■ **Action item**:
Retrieve every line from the records in which the word "modport" occurs.

■ **Source material**:
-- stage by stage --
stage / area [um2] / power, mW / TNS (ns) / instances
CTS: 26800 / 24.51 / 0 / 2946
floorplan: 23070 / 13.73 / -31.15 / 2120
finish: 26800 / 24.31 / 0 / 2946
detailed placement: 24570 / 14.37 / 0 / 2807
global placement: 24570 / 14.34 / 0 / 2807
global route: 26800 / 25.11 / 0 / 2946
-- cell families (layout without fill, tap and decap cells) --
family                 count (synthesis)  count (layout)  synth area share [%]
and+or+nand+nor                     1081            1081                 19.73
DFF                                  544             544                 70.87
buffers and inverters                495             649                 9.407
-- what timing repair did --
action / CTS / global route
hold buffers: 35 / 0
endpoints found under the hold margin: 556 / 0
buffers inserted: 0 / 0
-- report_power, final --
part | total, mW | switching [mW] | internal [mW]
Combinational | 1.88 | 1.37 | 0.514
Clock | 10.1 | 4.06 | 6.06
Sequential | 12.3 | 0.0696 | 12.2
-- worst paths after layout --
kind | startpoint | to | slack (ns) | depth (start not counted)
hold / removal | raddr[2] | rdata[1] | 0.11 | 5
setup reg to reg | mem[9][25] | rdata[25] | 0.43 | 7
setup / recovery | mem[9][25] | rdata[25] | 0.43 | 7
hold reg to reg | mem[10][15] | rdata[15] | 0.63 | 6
===== config.mk =====
export PLATFORM = sky130hd
export DESIGN_NAME = roller_blind_position_controller_flat
export DESIGN_NICKNAME = d
export VERILOG_FILES = /design/src/rtl/core/rbpc_pkg.sv /design/src/rtl/core/rbpc_evt_if.sv /design/src/rtl/core/rbpc_rpt_if.sv /design/src/rtl/core/rbpc_cfg_regs.sv /design/src/rtl/core/rbpc_step.sv /design/src/rtl/core/roller_blind_position_controller.sv /design/src/flat_wrapper.sv
export SDC_FILE = /design/constraint.sdc
export NUM_CORES = 1
export LEC_CHECK = 0
export BUFFER_PORTS_ARGS = -buffer_cell sky130_fd_sc_hd__buf_2
export CORE_UTILIZATION = 55
export DETAILED_ROUTE_END_ITERATION = 12
export HOLD_SLACK_MARGIN = 0.02
export PLACE_DENSITY = 0.75
export RECOVER_POWER = 50
export SETUP_SLACK_MARGIN = 0.2
export SLEW_MARGIN = 20
export SYNTH_ARGS = -nofsm -noshare
export SYNTH_HDL_FRONTEND = slang
export SYNTH_HIERARCHICAL = 1
export SYNTH_SLANG_ARGS = --single-unit

===== constraint.sdc =====
create_clock -name clk -period 10.3 [get_ports clk]
set_clock_uncertainty 0.15 [all_clocks]
set_input_delay 1.03 -clock clk [delete_from_list [all_inputs] [get_ports clk]]
set_output_delay 1.03 -clock clk [all_outputs]
set_load 0.05 [all_outputs]

===== src/rtl/core/rbpc_pkg.sv =====
`timescale 1ns / 1ps
// ----------------------------------------------------------------------------
// rbpc_pkg
// Shared types, codes and reset values for the roller blind position
// controller.
// ----------------------------------------------------------------------------
package rbpc_pkg;

    // Default build widths
    localparam int COUNT_WIDTH_DEF       = 10;
    localparam int PULSE_TIMER_WIDTH_DEF = 10;

    // Field and register widths
    localparam int FUNC_W    = 2;
    localparam int MODE_W    = 2;
    localparam int STATUS_W  = 3;
    localparam int REV_W     = 10;
    localparam int PULSE_W   = 10;
    localparam int POS_W     = 10;
    localparam int STALL_W   = 16;
    localparam int CFG_IDX_W = 3;
    localparam int CFG_DATA_W = 16;

    // Width for signed position math; holds any count difference
    localparam int CALC_W = 18;
    // Width for pulse length compares; covers the widest pulse timer
    localparam int PT_CMP_W = 16;

    // Register reset values
    localparam logic [PULSE_W-1:0] UNFOLD_MIN_RST = 10'd550;
    localparam logic [PULSE_W-1:0] FOLD_MIN_RST   = 10'd500;
    localparam logic [PULSE_W-1:0] PULSE_MAX_RST  = 10'd1000;
    localparam logic [POS_W-1:0]   EXTENDED_RST   = 10'd15;
    localparam logic [POS_W-1:0]   STOWED_RST     = 10'd0;
    localparam logic [STALL_W-1:0] STALL_TO_RST   = 16'd5000;

    // Request function codes
    typedef enum logic [FUNC_W-1:0] {
        FUNC_TICK   = 2'd0,
        FUNC_REED   = 2'd1,
        FUNC_FOLD   = 2'd2,
        FUNC_UNFOLD = 2'd3
    } func_t;

    // Motion mode
    typedef enum logic [MODE_W-1:0] {
        MODE_IDLE   = 2'd0,
        MODE_MOVING = 2'd1,
        MODE_ERROR  = 2'd2
    } mode_t;

    // Position status
    typedef enum logic [STATUS_W-1:0] {
        ST_NONE     = 3'd0,
        ST_MOVING   = 3'd1,
        ST_EXTENDED = 3'd2,
        ST_FOLDED   = 3'd3,
        ST_OTHER    = 3'd4
    } status_t;

    // Configuration register indexes
    typedef enum logic [CFG_IDX_W-1:0] {
        CFG_UNFOLD_MIN = 3'd0,
        CFG_FOLD_MIN   = 3'd1,
        CFG_PULSE_MAX  = 3'd2,
        CFG_EXTENDED   = 3'd3,
        CFG_STOWED     = 3'd4,
        CFG_STALL_TO   = 3'd5
    } cfg_idx_t;

    // Configuration bundle
    typedef struct packed {
        logic [PULSE_W-1:0] unfold_pulse_min;
        logic [PULSE_W-1:0] fold_pulse_min;
        logic [PULSE_W-1:0] pulse_max;
        logic [POS_W-1:0]   extended_count;
        logic [POS_W-1:0]   stowed_count;
        logic [STALL_W-1:0] stall_timeout;
    } cfg_t;

    // One result
    typedef struct packed {
        logic [MODE_W-1:0]   motion_mode;
        logic                motor_on;
        logic                motor_unfold;
        logic [REV_W-1:0]    revolutions;
        logic [STATUS_W-1:0] status_code;
    } res_t;

endpackage


===== src/rtl/core/rbpc_evt_if.sv =====
`timescale 1ns / 1ps
// ----------------------------------------------------------------------------
// rbpc_evt_if
// Event request channel: tick, reed level change or command.
// ----------------------------------------------------------------------------
interface rbpc_evt_if;
    import rbpc_pkg::*;

    logic              valid;
    logic              ready;
    logic [FUNC_W-1:0] func;
    logic              reed_level;

    modport source (output valid, output func, output reed_level, input ready);
    modport sink   (input valid, input func, input reed_level, output ready);
endinterface


===== src/rtl/core/rbpc_rpt_if.sv =====
`timescale 1ns / 1ps
// ----------------------------------------------------------------------------
// rbpc_rpt_if
// Result request channel: motor drive, count and position status.
// ----------------------------------------------------------------------------
interface rbpc_rpt_if;
    import rbpc_pkg::*;

    logic                valid;
    logic                ready;
    logic [MODE_W-1:0]   motion_mode;
    logic                motor_on;
    logic                motor_unfold;
    logic [REV_W-1:0]    revolutions;
    logic [STATUS_W-1:0] status_code;

    modport source (output valid, output motion_mode, output motor_on,
                    output motor_unfold, output revolutions, output status_code,
                    input ready);
    modport sink   (input valid, input motion_mode, input motor_on,
                    input motor_unfold, input revolutions, input status_code,
                    output ready);
endinterface


===== src/rtl/core/rbpc_cfg_regs.sv =====
`timescale 1ns / 1ps
// ----------------------------------------------------------------------------
// rbpc_cfg_regs
// Write-only configuration register file.
// ----------------------------------------------------------------------------
module rbpc_cfg_regs (
    input  logic                        clk,
    input  logic                        rst_n,
    input  logic                        cfg_we,
    input  logic [rbpc_pkg::CFG_IDX_W-1:0]  cfg_idx,
    input  logic [rbpc_pkg::CFG_DATA_W-1:0] cfg_data,
    output rbpc_pkg::cfg_t              cfg
);
    import rbpc_pkg::*;

    cfg_t cfg_reg;

    // Register writes
    always_ff @(posedge clk or negedge rst_n)
    begin
        if (!rst_n)
        begin
            cfg_reg.unfold_pulse_min <= UNFOLD_MIN_RST;
            cfg_reg.fold_pulse_min   <= FOLD_MIN_RST;
            cfg_reg.pulse_max        <= PULSE_MAX_RST;
            cfg_reg.extended_count   <= EXTENDED_RST;
            cfg_reg.stowed_count     <= STOWED_RST;
            cfg_reg.stall_timeout    <= STALL_TO_RST;
        end
        else if (cfg_we)
        begin
            unique case (cfg_idx_t'(cfg_idx))
                CFG_UNFOLD_MIN: cfg_reg.unfold_pulse_min <= cfg_data[PULSE_W-1:0];
                CFG_FOLD_MIN:   cfg_reg.fold_pulse_min   <= cfg_data[PULSE_W-1:0];
                CFG_PULSE_MAX:  cfg_reg.pulse_max        <= cfg_data[PULSE_W-1:0];
                CFG_EXTENDED:   cfg_reg.extended_count   <= cfg_data[POS_W-1:0];
                CFG_STOWED:     cfg_reg.stowed_count     <= cfg_data[POS_W-1:0];
                CFG_STALL_TO:   cfg_reg.stall_timeout    <= cfg_data[STALL_W-1:0];
                default:        ; // unused indexes are ignored
            endcase
        end
    end

    assign cfg = cfg_reg;

endmodule
## config.mk

```make
export PLATFORM = sky130hd
export DESIGN_NAME = line_follow_route_sequencer_flat
export DESIGN_NICKNAME = d
export VERILOG_FILES = /design/src/sv/lfrs_pkg.sv /design/src/sv/lfrs_sensor_if.sv /design/src/sv/lfrs_drive_if.sv /design/src/sv/line_follow_route_sequencer.sv /design/src/sv/lfrs_ctrl.sv /design/src/sv/lfrs_dp.sv /design/src/flat_wrapper.sv
export SDC_FILE = /design/constraint.sdc
export NUM_CORES = 1
export LEC_CHECK = 0
export BUFFER_PORTS_ARGS = -buffer_cell sky130_fd_sc_hd__buf_2
export CORE_MARGIN = 4
export CORE_UTILIZATION = 57
export DETAILED_ROUTE_END_ITERATION = 10
export PLACE_DENSITY_LB_ADDON = 0.05
export SLEW_MARGIN = 20
export SYNTH_ARGS = -nofsm -noshare
export SYNTH_HDL_FRONTEND = slang
export SYNTH_SLANG_ARGS = --single-unit
```

## constraint.sdc

```tcl
create_clock -name clk -period 6.7 [get_ports clk]
set_clock_uncertainty 0.2 [all_clocks]
set_input_delay 0.67 -clock clk [delete_from_list [all_inputs] [get_ports clk]]
set_output_delay 0.67 -clock clk [all_outputs]
set_load 0.005 [all_outputs]
```
<file path="src/hdl/csi_pkg.sv">
`timescale 1ns / 1ps

package csi_pkg;

   // Fixed field widths.
   localparam int SAMPLE_W    = 24;
   localparam int FRAC_W      = 16;
   localparam int POS_W       = 32;
   localparam int FRAME_W     = 18;
   localparam int FRAMES_W    = 19;
   localparam int CHANS_W     = 2;
   localparam int CSR_INDEX_W = 2;
   localparam int CSR_DATA_W  = 19;

   // Frame index width that covers the widest supported store.
   localparam int IDX_W = 21;

   // Rounding constant for the final shift by 17.
   localparam int ROUND_HALF = 65536;

   // Configuration register indexes.
   localparam logic [CSR_INDEX_W-1:0] CSR_FRAMES   = 2'd0;
   localparam logic [CSR_INDEX_W-1:0] CSR_CHANNELS = 2'd1;

   // One classified operation waiting for the back end.
   typedef struct packed {
      logic                       is_read;
      logic                       is_empty;
      logic                       chan;
      logic [IDX_W-1:0]           idx;
      logic [IDX_W-1:0]           lenm1;
      logic [FRAC_W-1:0]          frac;
      logic signed [SAMPLE_W-1:0] wdata;
   } entry_type;

   // Queue status seen by front and back.
   typedef struct packed {
      logic empty;
      logic full;
   } queue_status_type;

endpackage

</file>
<file path="src/hdl/csi_queue.sv">
`timescale 1ns / 1ps

module csi_queue (
   input  logic                       clock,
   input  logic                       reset,
   input  logic                       push,
   input  csi_pkg::entry_type         push_entry,
   input  logic                       pop,
   output csi_pkg::entry_type         head,
   output csi_pkg::queue_status_type  status
);

   csi_pkg::entry_type slot_ff [2];
   logic       wr_ptr_ff, wr_ptr_in;
   logic       rd_ptr_ff, rd_ptr_in;
   logic [1:0] count_ff, count_in;

   // Pointer and fill count update.
   always_comb begin
      wr_ptr_in = push ? ~wr_ptr_ff : wr_ptr_ff;
      rd_ptr_in = pop ? ~rd_ptr_ff : rd_ptr_ff;
      count_in  = count_ff;
      if (push && !pop) begin
         count_in = count_ff + 2'd1;
      end else if (pop && !push) begin
         count_in = count_ff - 2'd1;
      end
   end

   always_ff @(posedge clock) begin
      if (reset) begin
         wr_ptr_ff <= 1'b0;
         rd_ptr_ff <= 1'b0;
         count_ff  <= 2'd0;
      end else begin
         wr_ptr_ff <= wr_ptr_in;
         rd_ptr_ff <= rd_ptr_in;
         count_ff  <= count_in;
      end
   end

   // Entry storage.
   always_ff @(posedge clock) begin
      if (push) begin
         slot_ff[wr_ptr_ff] <= push_entry;
      end
   end

   assign head         = slot_ff[rd_ptr_ff];
   assign status.empty = (count_ff == 2'd0);
   assign status.full  = (count_ff == 2'd2);

endmodule

</file>
===== src/hdl/csi_pkg.sv =====
`timescale 1ns / 1ps

package csi_pkg;

   // Fixed field widths.
   localparam int SAMPLE_W    = 24;
   localparam int FRAC_W      = 16;
   localparam int POS_W       = 32;
   localparam int FRAME_W     = 18;
   localparam int FRAMES_W    = 19;
   localparam int CHANS_W     = 2;
   localparam int CSR_INDEX_W = 2;
   localparam int CSR_DATA_W  = 19;

   // Frame index width that covers the widest supported store.
   localparam int IDX_W = 21;

   // Rounding constant for the final shift by 17.
   localparam int ROUND_HALF = 65536;

   // Configuration register indexes.
   localparam logic [CSR_INDEX_W-1:0] CSR_FRAMES   = 2'd0;
   localparam logic [CSR_INDEX_W-1:0] CSR_CHANNELS = 2'd1;

   // One classified operation waiting for the back end.
   typedef struct packed {
      logic                       is_read;
      logic                       is_empty;
      logic                       chan;
      logic [IDX_W-1:0]           idx;
      logic [IDX_W-1:0]           lenm1;
      logic [FRAC_W-1:0]          frac;
      logic signed [SAMPLE_W-1:0] wdata;
   } entry_type;

   // Queue status seen by front and back.
   typedef struct packed {
      logic empty;
      logic full;
   } queue_status_type;

endpackage
--- config.mk ---
export PLATFORM = sky130hd
export DESIGN_NAME = tlpm_queue
export DESIGN_NICKNAME = d
export VERILOG_FILES = /design/src/sv/tlpm_pkg.sv /design/src/sv/tlpm_queue.sv
export VERILOG_INCLUDE_DIRS = /design/src /design/src/sv
export SDC_FILE = /design/constraint.sdc
export NUM_CORES = 1
export LEC_CHECK = 0
export BUFFER_PORTS_ARGS = -buffer_cell sky130_fd_sc_hd__buf_2
export CORE_ASPECT_RATIO = 0.6
export CORE_MARGIN = 2
export CORE_UTILIZATION = 56
export CTS_CLUSTER_SIZE = 16
export DETAILED_ROUTE_END_ITERATION = 6
export PLACE_DENSITY_LB_ADDON = 0.05
export SKIP_LAST_GASP = 1
export SYNTH_ARGS = -nofsm -noshare
export SYNTH_HDL_FRONTEND = slang
export SYNTH_SLANG_ARGS = --single-unit
--- constraint.sdc ---
create_clock -name clk -period 5.87 [get_ports clk]
set_input_delay 0.2935 -clock clk [delete_from_list [all_inputs] [get_ports clk]]
set_output_delay 0.2935 -clock clk [all_outputs]
set_load 0.02 [all_outputs]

■ **Answer section**:
    modport source (output valid, output func, output reed_level, input ready);
    modport sink   (input valid, input func, input reed_level, output ready);
    modport source (output valid, output motion_mode, output motor_on,
    modport sink   (input valid, input motion_mode, input motor_on,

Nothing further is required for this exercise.